Rechem is the
Hebrew word for womb and from it comes the essential word rachmanus, or compassion. As I contemplate having a hysterectomy
this morning, I am not thinking about losing even an iota of my own ability for
compassion. Each challenge feels
like an opportunity for getting stronger and better and for leaning on the
people and the habits of mind I am blessed enough to know. SO! No loss of compassion
here J.
There is an element of stepping into the unknown, no matter
how much I know about this procedure. Here’s to stepping in with confidence and
faith.
Stepping out near Lake Michigan last week. Just like the ocean and very calm this day |
What an amazing organ I am about to let go of, this peach of
a womb, soft and warm, that has lived inside me since I was inside my own
mother. It has graced me with blessing beyond belief, three healthy, robust
children who came rushing out into the world, eyes open and spirits ready to
fly. That growing with child and shrinking again, growing with child and
shrinking again always impressed me. Not too many parts of us can expand and
contract like that and do it without much complaint. That was and continues to
be the exact physiologic metaphor for the flexibility and grace motherhood demands.

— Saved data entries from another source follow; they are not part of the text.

===== src/rtl/aig_seq_pkg.sv =====
// Shared types and step functions for the AIG vector sequencer.
// Step functions work on 32-bit containers masked to the requested width.
package aig_seq_pkg;

  typedef enum logic [2:0] {
    ST_IDLE,
    ST_APPLY,
    ST_WAIT,
    ST_CAPTURE,
    ST_DONE
  } seq_state_t;

  localparam logic [15:0] DEFAULT_MISR_POLY = 16'h8016;
  localparam logic [6:0]  DEFAULT_LFSR_TAPS = 7'h60;
  localparam logic [6:0]  DEFAULT_LFSR_SEED = 7'h01;

  function automatic logic [31:0] width_mask(input int unsigned w);
    logic [63:0] mask;
    mask = (64'd1 << w) - 64'd1;
    return mask[31:0];
  endfunction

  // Shift left, fold the polynomial back in when the MSB leaves, then absorb the response.
  function automatic logic [31:0] misr_step(input logic [31:0] m, input logic [31:0] d,
                                            input logic [31:0] poly, input int unsigned w);
    logic msb;
    msb = |(m & (32'd1 << (w - 1)));
    return ((m << 1) ^ (msb ? poly : 32'd0) ^ d) & width_mask(w);
  endfunction

  function automatic logic [31:0] lfsr_step(input logic [31:0] s, input logic [31:0] taps,
                                            input int unsigned n);
    return ((s << 1) | {31'd0, ^(s & taps)}) & width_mask(n);
  endfunction

endpackage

I like to think of myself as creative, in the art room, the
kitchen, our clinic, all over. But surely my greatest creation is my kids who
leap beyond me in that department and spread so many good ideas and so much beauty
and goodness in the world. I am thankful I was able to have and raise a family.

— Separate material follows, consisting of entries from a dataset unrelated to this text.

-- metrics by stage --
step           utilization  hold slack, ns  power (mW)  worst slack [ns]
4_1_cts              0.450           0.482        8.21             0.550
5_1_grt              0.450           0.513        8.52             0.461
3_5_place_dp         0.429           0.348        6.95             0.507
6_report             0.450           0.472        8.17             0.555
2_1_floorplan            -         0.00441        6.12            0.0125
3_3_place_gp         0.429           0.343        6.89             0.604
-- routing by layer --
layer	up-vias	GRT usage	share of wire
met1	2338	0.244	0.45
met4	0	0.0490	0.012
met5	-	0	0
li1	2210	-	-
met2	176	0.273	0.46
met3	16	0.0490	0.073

Now on the morning of this procedure, it seems even more poignant to me that though
love with Paul brought our kids into being and intertwining genes left clear and
specific growing instructions, it was in and through the womb each had their
start and began growing into the people they are.

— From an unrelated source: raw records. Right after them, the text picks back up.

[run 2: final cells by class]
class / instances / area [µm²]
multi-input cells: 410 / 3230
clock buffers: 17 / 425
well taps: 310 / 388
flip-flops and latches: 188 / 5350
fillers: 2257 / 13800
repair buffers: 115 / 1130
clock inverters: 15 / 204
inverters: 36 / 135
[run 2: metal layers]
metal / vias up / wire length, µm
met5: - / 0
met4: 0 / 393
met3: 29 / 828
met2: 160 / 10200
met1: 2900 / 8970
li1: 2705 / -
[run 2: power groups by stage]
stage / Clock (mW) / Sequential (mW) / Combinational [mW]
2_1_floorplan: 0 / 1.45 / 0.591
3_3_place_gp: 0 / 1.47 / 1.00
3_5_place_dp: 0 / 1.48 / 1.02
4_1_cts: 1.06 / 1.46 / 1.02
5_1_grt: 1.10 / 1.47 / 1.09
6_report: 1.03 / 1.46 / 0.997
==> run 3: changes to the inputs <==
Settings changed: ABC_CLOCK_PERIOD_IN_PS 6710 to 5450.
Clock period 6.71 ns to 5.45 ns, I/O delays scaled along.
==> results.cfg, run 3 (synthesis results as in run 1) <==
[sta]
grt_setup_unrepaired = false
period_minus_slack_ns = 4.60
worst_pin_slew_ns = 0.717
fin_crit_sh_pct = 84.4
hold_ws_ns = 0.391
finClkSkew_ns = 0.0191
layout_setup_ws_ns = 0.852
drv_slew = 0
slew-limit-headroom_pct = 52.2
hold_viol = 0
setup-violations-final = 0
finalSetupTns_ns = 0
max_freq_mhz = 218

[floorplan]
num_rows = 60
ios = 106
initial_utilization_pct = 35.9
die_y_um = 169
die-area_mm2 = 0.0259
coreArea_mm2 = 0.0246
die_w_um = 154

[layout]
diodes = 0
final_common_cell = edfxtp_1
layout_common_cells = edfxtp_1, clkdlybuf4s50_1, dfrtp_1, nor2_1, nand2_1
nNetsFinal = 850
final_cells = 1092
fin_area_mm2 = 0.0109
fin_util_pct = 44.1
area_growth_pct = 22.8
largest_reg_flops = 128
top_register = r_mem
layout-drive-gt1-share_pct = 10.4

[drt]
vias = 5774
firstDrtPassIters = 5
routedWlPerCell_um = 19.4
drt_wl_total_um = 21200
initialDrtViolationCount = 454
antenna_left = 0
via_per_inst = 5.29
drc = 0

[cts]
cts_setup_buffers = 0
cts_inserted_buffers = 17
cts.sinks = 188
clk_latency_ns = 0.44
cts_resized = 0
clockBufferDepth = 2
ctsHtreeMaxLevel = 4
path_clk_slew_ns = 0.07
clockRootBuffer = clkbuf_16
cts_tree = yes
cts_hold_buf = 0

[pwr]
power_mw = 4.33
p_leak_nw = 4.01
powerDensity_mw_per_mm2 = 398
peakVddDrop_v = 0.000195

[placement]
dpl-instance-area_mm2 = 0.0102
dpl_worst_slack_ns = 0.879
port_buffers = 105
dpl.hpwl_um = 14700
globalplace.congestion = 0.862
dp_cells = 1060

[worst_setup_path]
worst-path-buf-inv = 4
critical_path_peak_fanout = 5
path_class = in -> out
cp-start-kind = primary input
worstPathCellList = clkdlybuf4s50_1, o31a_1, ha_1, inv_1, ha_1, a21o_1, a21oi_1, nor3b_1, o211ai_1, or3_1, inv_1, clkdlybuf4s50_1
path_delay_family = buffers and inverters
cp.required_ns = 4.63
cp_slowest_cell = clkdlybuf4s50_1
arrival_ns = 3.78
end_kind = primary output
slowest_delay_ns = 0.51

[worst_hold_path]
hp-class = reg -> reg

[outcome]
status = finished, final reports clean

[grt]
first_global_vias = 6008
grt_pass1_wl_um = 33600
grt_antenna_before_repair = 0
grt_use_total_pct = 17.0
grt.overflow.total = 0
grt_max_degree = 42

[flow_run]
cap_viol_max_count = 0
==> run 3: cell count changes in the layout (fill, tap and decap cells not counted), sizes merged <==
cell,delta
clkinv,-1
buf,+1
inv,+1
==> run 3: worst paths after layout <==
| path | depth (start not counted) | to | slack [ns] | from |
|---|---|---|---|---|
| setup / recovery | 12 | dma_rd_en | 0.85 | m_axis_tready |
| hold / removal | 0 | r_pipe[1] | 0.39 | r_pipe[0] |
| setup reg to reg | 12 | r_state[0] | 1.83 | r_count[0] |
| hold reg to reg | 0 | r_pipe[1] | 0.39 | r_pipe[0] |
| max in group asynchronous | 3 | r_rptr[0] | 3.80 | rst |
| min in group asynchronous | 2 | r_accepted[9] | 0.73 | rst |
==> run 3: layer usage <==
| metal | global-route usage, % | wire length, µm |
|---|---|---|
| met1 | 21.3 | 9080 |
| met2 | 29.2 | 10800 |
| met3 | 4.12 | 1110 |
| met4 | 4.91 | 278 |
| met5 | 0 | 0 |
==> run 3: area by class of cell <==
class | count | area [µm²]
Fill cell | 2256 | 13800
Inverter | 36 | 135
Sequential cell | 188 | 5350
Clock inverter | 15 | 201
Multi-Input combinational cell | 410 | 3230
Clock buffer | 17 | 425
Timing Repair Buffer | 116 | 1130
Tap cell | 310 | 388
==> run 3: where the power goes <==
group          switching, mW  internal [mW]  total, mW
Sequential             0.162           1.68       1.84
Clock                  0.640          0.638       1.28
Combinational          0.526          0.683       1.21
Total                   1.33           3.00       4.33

I dragged my feet after Jonah was born, through my 30s and I
am embarrassed to say, through my 40s, too. I could never say for certain and
greedy as it sounds, that I did not want another child. So now, at this
auspicious age of 54, (I say auspicious as in Hebrew, when you take the word
for life (chai) and give its numeric equivalent, it adds up to 18, so 54 is
considered triple chai,) I can finally say, OKAY! I’m not giving birth to any
more children! Time to shift my posture toward grandchildren (you reading this
Sophie, Misha, Jonah!!?) HA!!
My friend ZP wrote: “It
took me forever to let go of that uterus, when I finally resolved my attachment
I visualized it as this lovely angel with the flowing fimbria wings that I was
releasing after its glorious service in providing a nest for my 3 children to
develop in.”
I feel that. I feel the self-compassion I know I need for healing
and I feel your compassion and
love for me too. May we each go from strength to strength, be fortified by the
challenges we face and know that in love and community healing and resilience happen.